Dikatakan Senior Vice President Fuel Marketing & Distribution Pertamina, Suhartoko, sesuai Peraturan Menteri ESDM Nomor 12 Tahun 2012 tentang Pembatasan penggunaan BBM jenis tertentu (subsidi) seharusnya sejak 1 September 2012 truk pertambangan dan perkebunan dilarang menggunakan BBM subsidi.

"Namun hingga saat ini hal tersebut tidak bisa dilaksanakan, karena stiker yang menandakan kendaraan tersebut dilarang beli BBM subsidi belum mengucur alias belum dicetak," kata Suhartoko ketika ditemui di Hotel Bumi Senyiur, Samarinda, seperti dikutip Rabu (7/11/2012).

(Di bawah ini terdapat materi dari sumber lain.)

### config.mk
export PLATFORM = sky130hd
export DESIGN_NAME = sm83_alu_with_flags_top
export DESIGN_NICKNAME = d
export VERILOG_FILES = /design/src/rtl/sm83_alu_pkg.sv /design/src/rtl/sm83_alu_with_flags_top.sv
export SDC_FILE = /design/constraint.sdc
export NUM_CORES = 1
export LEC_CHECK = 0
export ABC_AREA = 0
export BUFFER_PORTS_ARGS = -buffer_cell sky130_fd_sc_hd__buf_4
export CORE_MARGIN = 4
export CORE_UTILIZATION = 40
export DETAILED_ROUTE_END_ITERATION = 8
export SLEW_MARGIN = 20
export SYNTH_ARGS = -nofsm -noshare
export SYNTH_HDL_FRONTEND = slang
export SYNTH_SLANG_ARGS = --single-unit
### constraint.sdc
create_clock -name clk -period 6.2 [get_ports clk]
set_clock_uncertainty 0.2 [all_clocks]
set_input_delay 0.93 -clock clk [delete_from_list [all_inputs] [get_ports clk]]
set_output_delay 0.93 -clock clk [all_outputs]
set_load 0.005 [all_outputs]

SCROLL TO CONTINUE WITH CONTENT

Akibatnya kata Suhartoko, setiap truk-truk pertambangan dan perkebunan yang datang ke SPBU akan tetap dilayani petugas SPBU. "Seharusnya kalau ada stiker tersebut, maka petugas SPBU dilarang melayani, tapi karena tidak ada (stiker) ya wajib dilayani karena dia konsumen juga haknya sama," jelasnya.

Alasan belum tercetaknya stiker tersebut ujar Suhartoko dikarenakan mekanisme tender yang harus dilakukan oleh BPH Migas. "Sesuai aturan undang-undang, pengedaan stiker ini harus melewati mekanisme tender dan dilakukan oleh BPH Migas, namanya tender, ya diumumkan dulu, ditentukan siapa pemenangnya, perlu waktu cetak dan itu memerlukan waktu berbulan-bulan, makanya sampai saat ini stikernya belum ngucur," tandas Suhartoko.